A pageant’s impact – Tessa Nicholas

Glamour, poise, outer beauty. There’s more to those who take the pageantry stage than meets the eye. Metropol writer Nina Tucker talks with Christchurch’s 2023 Mrs Aotearoa candidate, Tessa Nicholas.

Recently crowned Charity Queen at the Mrs Aotearoa 2023 grand finale in August, for her work in making the country a better place, Tessa Nicholas is the epitome of tenacity.

Tessa made a return from her younger years competing in pageants and taking crowns to contest for
Mrs Aotearoa 2023, an opportunity she didn’t expect.

“I never thought at this stage of my life, it was going to be possible again.” But it was, and Tessa was able to make a difference for herself and her community. “A lot of hard work and dedication goes into preparing for these pageants.

The enjoyment I had from working with charities has been life-changing for me.” Tessa’s efforts with charities 0800 Hungry, The Brave Foundation and the Women’s Refuge, alongside random acts of kindness to the less privileged earned her the Charity Queen 2023 status.

Tessa alluded that her career as a hairdresser has become a great tool in nurturing the well-being of others, using hair as a catalyst. “I try to be a good listener and navigate through whatever they have going on while making their hair look its best.” Gaining empathy from years of experience, and understanding the conditions, both in the hair and beneath, that can diminish self-confidence, Tessa has applied her position to heal others through kindness and creativity. “I am always in somebody’s physical space and they’re in mine. I can feel if they’re having a bad day or a good day.”

In lockdown, Tessa suffered a nasty dose of Covid-19, followed by long Covid, chronic fatigue, panic attacks and anxiety. Like many, travel plans were cancelled and hope started to fade. “Then, it was the financial strain of owning a business and not being out to work and make any money. I was deciding whether to close the doors or go back and fight for it,” Tessa remembers. It took “working every hour possible,” to keep her beloved business alive, an “extremely taxing” time. This became the start of a long journey of self-healing, to return to what she had always loved.

As many endeavoured out of the lull that was lockdown, Tessa approached it with determination and spirit in reigniting her passion for pageants. She recalls year-long efforts by herself and a “whole team of people” helping along the way, from the beginning to August’s grand finale. With hard work came great reward, Tessa says the pageant “revived” her confidence. “From a woman that couldn’t even get out of bed or leave the house, now I’m performing, singing, cat-walking, public speaking and doing podcasts.

It’s truly unbelievable really, I feel very proud of myself.”

Tessa has a full schedule, running her business and travelling to Auckland on weekends for pageantry practice.
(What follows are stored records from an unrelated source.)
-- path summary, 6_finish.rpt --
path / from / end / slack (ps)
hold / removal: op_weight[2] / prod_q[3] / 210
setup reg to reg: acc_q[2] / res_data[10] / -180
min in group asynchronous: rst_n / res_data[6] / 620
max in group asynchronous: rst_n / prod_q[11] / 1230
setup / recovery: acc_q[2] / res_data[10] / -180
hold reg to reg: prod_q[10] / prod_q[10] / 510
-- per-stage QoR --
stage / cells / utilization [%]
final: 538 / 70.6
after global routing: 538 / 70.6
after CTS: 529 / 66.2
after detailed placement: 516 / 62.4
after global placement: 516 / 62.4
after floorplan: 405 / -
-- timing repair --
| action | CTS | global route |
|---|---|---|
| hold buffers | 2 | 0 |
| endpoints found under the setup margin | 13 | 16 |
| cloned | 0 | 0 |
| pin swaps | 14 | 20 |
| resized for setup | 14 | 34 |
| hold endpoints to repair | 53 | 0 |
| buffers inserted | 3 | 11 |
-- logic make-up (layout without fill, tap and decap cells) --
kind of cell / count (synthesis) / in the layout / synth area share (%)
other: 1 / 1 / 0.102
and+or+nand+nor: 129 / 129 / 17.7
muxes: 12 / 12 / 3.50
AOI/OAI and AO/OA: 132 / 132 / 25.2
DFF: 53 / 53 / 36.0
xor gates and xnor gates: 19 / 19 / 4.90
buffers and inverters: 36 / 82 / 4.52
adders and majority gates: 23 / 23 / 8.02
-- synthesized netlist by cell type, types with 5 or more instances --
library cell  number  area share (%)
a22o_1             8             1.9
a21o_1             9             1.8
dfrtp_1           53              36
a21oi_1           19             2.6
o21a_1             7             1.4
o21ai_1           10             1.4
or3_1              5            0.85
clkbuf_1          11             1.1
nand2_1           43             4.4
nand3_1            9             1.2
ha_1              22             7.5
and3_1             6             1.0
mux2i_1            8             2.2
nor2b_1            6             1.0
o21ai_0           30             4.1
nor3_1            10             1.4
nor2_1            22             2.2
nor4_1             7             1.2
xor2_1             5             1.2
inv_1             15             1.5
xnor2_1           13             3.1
[config.mk]
export PLATFORM = sky130hd
export DESIGN_NAME = mem_arbiter
export DESIGN_NICKNAME = d
export VERILOG_FILES = /design/src/rtl/mem_arbiter.sv
export SDC_FILE = /design/constraint.sdc
export NUM_CORES = 1
export LEC_CHECK = 0
export CORE_UTILIZATION = 40
export CTS_CLUSTER_SIZE = 8
export DETAILED_ROUTE_END_ITERATION = 6
export HOLD_SLACK_MARGIN = 0.15
export MAX_ROUTING_LAYER = met4
export PLACE_DENSITY_LB_ADDON = 0.12
export SLEW_MARGIN = 20
export SYNTH_ARGS = -nofsm -noshare
export SYNTH_HDL_FRONTEND = slang
export SYNTH_SLANG_ARGS = --single-unit
[constraint.sdc]
create_clock -name clk -period 5.4 [get_ports clk]
set_input_delay 1.08 -clock clk [delete_from_list [all_inputs] [get_ports clk]]
set_output_delay 1.08 -clock clk [all_outputs]
set_load 0.03 [all_outputs]
`config.mk`:
```
export PLATFORM = sky130hd
export DESIGN_NAME = obj_telemetry_tx
export DESIGN_NICKNAME = d
export VERILOG_FILES = /design/src/rtl/obj_telemetry_tx.sv
export SDC_FILE = /design/constraint.sdc
export NUM_CORES = 1
export LEC_CHECK = 0
export CORE_ASPECT_RATIO = 1.75
export CORE_MARGIN = 2
export CORE_UTILIZATION = 53
export DETAILED_ROUTE_END_ITERATION = 10
export HOLD_SLACK_MARGIN = 0.03
export PLACE_DENSITY = 0.8
export SETUP_SLACK_MARGIN = 0.4
export SLEW_MARGIN = 40
export SYNTH_ARGS = -nofsm -noshare
export SYNTH_HDL_FRONTEND = slang
export SYNTH_SLANG_ARGS = --single-unit
export TNS_END_PERCENT = 5
```
`constraint.sdc`:
```
create_clock -name clk_in -period 2.3 [get_ports clk_in]
set_input_delay 0.46 -clock clk_in [delete_from_list [all_inputs] [get_ports clk_in]]
set_output_delay 0.46 -clock clk_in [all_outputs]
set_load 0.02 [all_outputs]
```
==> src/rtl/hazard_fwd_unit_pkg.sv <==
// Shared types for the hazard / forwarding controller: forwarding-select
// encoding, controller FSM states and the shadow pipeline entry.
package hazard_pkg;

    // Register IDs are carried internally at this width and zero-extended
    // from the configured ID width, so the shared struct does not depend on
    // the NREG parameter.
    localparam int REG_W_MAX = 8;

    typedef logic [REG_W_MAX-1:0] rid_t;

    typedef enum logic [1:0] {
        FWD_RF   = 2'b00,  // operand comes from the register file
        FWD_EXDM = 2'b01,  // operand comes from the EX/MEM result
        FWD_DMWB = 2'b10   // operand comes from the MEM/WB result
    } fwd_sel_t;

    typedef enum logic [1:0] {
        HZ_RUN,
        HZ_LU_STALL,
        HZ_HALT_DRAIN,
        HZ_HALTED
    } hz_state_t;

    // Shadow record of one in-flight instruction. An all-zero entry is a bubble.
    typedef struct packed {
        logic valid;
        logic wr;
        rid_t rid;
        logic load;
    } stage_ent_t;

    // Width of a register ID for a register file of nreg entries.
    function automatic int id_width(input int nreg);
        return (nreg > 1) ? $clog2(nreg) : 1;
    endfunction

endpackage

==> src/rtl/hazard_fwd_unit_if.sv <==
// Decode-side fields and pipeline-control outputs of the hazard unit.
// The pipeline (or a bench) drives through master; the hazard unit uses slave.
interface hazard_fwd_unit_if
    import hazard_pkg::*;
#(
    parameter int NREG = 8
);
    localparam int ID_W = id_width(NREG);

    // Instruction leaving decode
    logic            ID_Valid;
    logic [ID_W-1:0] ID_RS;
    logic [ID_W-1:0] ID_RT;
    logic            ID_RSUsed;
    logic            ID_RTUsed;
    logic            ID_RegWrite;
    logic [ID_W-1:0] ID_WriteReg;
    logic            ID_MemRead;
    logic            ID_Halt;

    // Pipeline events
    logic            Redirect;
    logic            MemStall;

    // Controls back to the pipeline
    fwd_sel_t        A_Sel;
    fwd_sel_t        B_Sel;
    logic            Stall;
    logic            Bubble;
    logic            Flush;
    logic            Halted;

    modport master (
        output ID_Valid, ID_RS, ID_RT, ID_RSUsed, ID_RTUsed,
               ID_RegWrite, ID_WriteReg, ID_MemRead, ID_Halt,
               Redirect, MemStall,
        input  A_Sel, B_Sel, Stall, Bubble, Flush, Halted
    );

    modport slave (
        input  ID_Valid, ID_RS, ID_RT, ID_RSUsed, ID_RTUsed,
               ID_RegWrite, ID_WriteReg, ID_MemRead, ID_Halt,
               Redirect, MemStall,
        output A_Sel, B_Sel, Stall, Bubble, Flush, Halted
    );

endinterface

==> src/rtl/hazard_fwd_unit_fwd_select.sv <==
// Forwarding comparison for one source operand against the EX and MEM
// shadow entries. Purely combinational; instantiated once per source.
module fwd_select
    import hazard_pkg::*;
(
    input  rid_t       i_src,        // source register ID (zero-extended)
    input  logic       i_used,       // source is really read by a valid instruction
    input  stage_ent_t i_ex,         // instruction currently in EX
    input  logic       i_mem_wr,     // MEM entry is valid and writes a register
    input  rid_t       i_mem_rid,    // MEM entry destination
    output fwd_sel_t   o_sel,
    output logic       o_load_use    // EX holds a load this source depends on
);

    logic w_ex_hit;
    logic w_mem_hit;

    assign w_ex_hit   = i_used & i_ex.valid & i_ex.wr & (i_ex.rid == i_src);
    assign w_mem_hit  = i_used & i_mem_wr & (i_mem_rid == i_src);
    assign o_load_use = w_ex_hit & i_ex.load;

    // Younger producer (EX) wins; a load in EX cannot forward yet, so the
    // stall logic holds the consumer until the load reaches MEM.
    always_comb begin
        // NOTE: every output of a combinational block gets a default first so
        // no path can leave it unassigned and infer a latch.
        o_sel = FWD_RF;
        if (w_ex_hit && !i_ex.load) begin
            o_sel = FWD_EXDM;
        end else if (w_mem_hit) begin
            o_sel = FWD_DMWB;
        end
    end

endmodule

==> src/rtl/hazard_fwd_unit.sv <==
// Pipeline hazard and forwarding controller for the 5-stage 16-bit core.
// Tracks destinations of the instructions in EX/MEM/WB, registers the
// forwarding selects for EX, and drives stall/bubble/flush plus halt drain.
module hazard_fwd_unit
    import hazard_pkg::*;
#(
    parameter int NREG       = 8,
    parameter int HALT_DRAIN = 3
)(
    input  logic               clk,
    input  logic               rst_n,
    hazard_fwd_unit_if.slave   bus
);

    localparam int ID_W  = id_width(NREG);
    localparam int CNT_W = (HALT_DRAIN > 1) ? $clog2(HALT_DRAIN) : 1;
    localparam logic [CNT_W-1:0] CNT_LOAD = CNT_W'(HALT_DRAIN - 1);

    stage_ent_t       r_ex;
    stage_ent_t       r_mem;
    stage_ent_t       r_wb;
    stage_ent_t       w_dec;
    fwd_sel_t         r_a_sel;
    fwd_sel_t         r_b_sel;
    fwd_sel_t         w_a_sel;
    fwd_sel_t         w_b_sel;
    hz_state_t        r_state;
    hz_state_t        w_state_nxt;
    logic [CNT_W-1:0] r_cnt;
    logic [CNT_W-1:0] w_cnt_nxt;
    rid_t             w_rs;
    rid_t             w_rt;
    logic             w_adv;
    logic             w_lu_rs;
    logic             w_lu_rt;
    logic             w_load_use;
    logic             w_halt_req;
    logic             w_stall;
    logic             w_bubble;
    logic             w_squash;

    assign w_adv      = ~bus.MemStall;
    assign w_rs       = rid_t'(bus.ID_RS[ID_W-1:0]);
    assign w_rt       = rid_t'(bus.ID_RT[ID_W-1:0]);
    assign w_load_use = w_lu_rs | w_lu_rt;
    assign w_halt_req = bus.ID_Halt & bus.ID_Valid & ~bus.Redirect;

    // Shadow entry for the decode instruction; HALT and NOPs travel as bubbles.
    always_comb begin
        w_dec = '0;
        if (bus.ID_Valid && !bus.ID_Halt) begin
            w_dec.valid = 1'b1;
            w_dec.wr    = bus.ID_RegWrite;
            w_dec.rid   = rid_t'(bus.ID_WriteReg[ID_W-1:0]);
            w_dec.load  = bus.ID_MemRead;
        end
    end

    fwd_select u_fwd_rs (
        .i_src      (w_rs),
        .i_used     (bus.ID_Valid & bus.ID_RSUsed),
        .i_ex       (r_ex),
        .i_mem_wr   (r_mem.valid & r_mem.wr),
        .i_mem_rid  (r_mem.rid),
        .o_sel      (w_a_sel),
        .o_load_use (w_lu_rs)
    );

    fwd_select u_fwd_rt (
        .i_src      (w_rt),
        .i_used     (bus.ID_Valid & bus.ID_RTUsed),
        .i_ex       (r_ex),
        .i_mem_wr   (r_mem.valid & r_mem.wr),
        .i_mem_rid  (r_mem.rid),
        .o_sel      (w_b_sel),
        .o_load_use (w_lu_rt)
    );

    // Next-state and pipeline-control decode for the hazard FSM.
    always_comb begin
        w_state_nxt = r_state;
        w_cnt_nxt   = r_cnt;
        w_stall     = 1'b0;
        w_bubble    = 1'b0;

        unique case (r_state)
            HZ_RUN: begin
                // A redirect squashes decode, so its hazard or halt never happens.
                if (bus.Redirect) begin
                    w_state_nxt = HZ_RUN;
                end else if (w_load_use) begin
                    w_stall     = 1'b1;
                    w_bubble    = 1'b1;
                    w_state_nxt = HZ_LU_STALL;
                end else if (w_halt_req) begin
                    w_state_nxt = HZ_HALT_DRAIN;
                    w_cnt_nxt   = CNT_LOAD;
                end
            end
            HZ_LU_STALL: begin
                // Bubble is now in EX and the load in MEM; hazards re-evaluate.
                w_state_nxt = HZ_RUN;
            end
            HZ_HALT_DRAIN: begin
                w_stall  = 1'b1;
                w_bubble = 1'b1;
                if (r_cnt == '0) begin
                    w_state_nxt = HZ_HALTED;
                end else begin
                    w_cnt_nxt = r_cnt - 1'b1;
                end
            end
            HZ_HALTED: begin
                w_stall  = 1'b1;
                w_bubble = 1'b1;
            end
            default: begin
                w_state_nxt = HZ_RUN;
            end
        endcase

        // A busy data memory freezes everything, including the FSM.
        if (bus.MemStall) begin
            w_state_nxt = r_state;
            w_cnt_nxt   = r_cnt;
            w_stall     = 1'b1;
            w_bubble    = 1'b0;
        end
    end

    assign w_squash = w_bubble | bus.Redirect;

    // FSM state and drain counter.
    always_ff @(posedge clk or negedge rst_n) begin
        if (!rst_n) begin
            r_state <= HZ_RUN;
            r_cnt   <= '0;
        end else begin
            // NOTE: sequential state uses non-blocking assignments so every
            // flop samples pre-edge values regardless of statement order.
            r_state <= w_state_nxt;
            r_cnt   <= w_cnt_nxt;
        end
    end

    // Shadow pipeline and registered forwarding selects; both advance together.
    always_ff @(posedge clk or negedge rst_n) begin
        if (!rst_n) begin
            r_ex    <= '0;
            r_mem   <= '0;
            r_wb    <= '0;
            r_a_sel <= FWD_RF;
            r_b_sel <= FWD_RF;
        end else if (w_adv) begin
            r_ex    <= w_squash ? stage_ent_t'('0) : w_dec;
            r_mem   <= r_ex;
            r_wb    <= r_mem;
            r_a_sel <= w_squash ? FWD_RF : w_a_sel;
            r_b_sel <= w_squash ? FWD_RF : w_b_sel;
        end
    end

    assign bus.A_Sel  = r_a_sel;
    assign bus.B_Sel  = r_b_sel;
    assign bus.Stall  = w_stall;
    assign bus.Bubble = w_bubble;
    assign bus.Flush  = bus.Redirect;
    assign bus.Halted = (r_state == HZ_HALTED);

    // Once halted, nothing real may remain anywhere in the shadow pipe.
    a_halted_empty: assert property (
        @(posedge clk) disable iff (!rst_n)
        (r_state == HZ_HALTED) |-> (r_ex == '0 && r_mem == '0 && r_wb == '0)
    );

endmodule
She’s only comfortable when she’s busy.

Amongst it all, Tessa still finds time to exercise and eat well. “It’s challenging, but it’s a challenge that I’m up for. The more I have on my plate, the better I function,” she adds.

At 17, Tessa entered the Miss Canterbury pageant and fell in love with the experience. She says it brings purpose and creates more to life than home and work. Learning about skincare, hair and makeup, nutrition, finding the confidence to speak publicly and care for your community, pageantry, Tessa says, comes with numerous benefits outside of physical appearance.

“It builds your self-esteem. It’s an encouragement for women to try new things.”She reveals there’s still excitement to the charm of it all. “I particularly love the glamorous side of it and being on stage.” Everything considered, Tessa says the best part is having the opportunity to do what she loves.

Many in the pageant industry have begun voicing change against society’s stereotypical perspective of beauty pageants, Tessa affirms the industry and behind-the-scenes work goes so much deeper than what the public sees. “Pageantry has never just been focused on outer beauty.

It’s made up of many components.” Listing the professions and pure dedication of so many pageant competitors, Tessa said all are welcomed in the industry, and diversity is embraced. “As humans, our perception of beauty is different from one person to the next, just as our taste in colours, or foods. What one person sees as beautiful, another may not.” From doctors, nurses, vets, and dentists, to hair stylists, real estate agents, social workers, stay-at-home mums, and beauticians, pageants see humans from all walks and ways of life, coming together for themselves and their communities. “It’s our sport, that’s what we love.”

Tessa won’t stop here, determined to continue this journey. “I want the public to see that this is a wonderful opportunity for women. Enhancing beauty, building confidence, starting new sisterhoods and experiencing something totally different from our lives at home.”

In mid-August Tessa was also crowned Mrs Elite Earth New Zealand and will go overseas next July to represent New Zealand.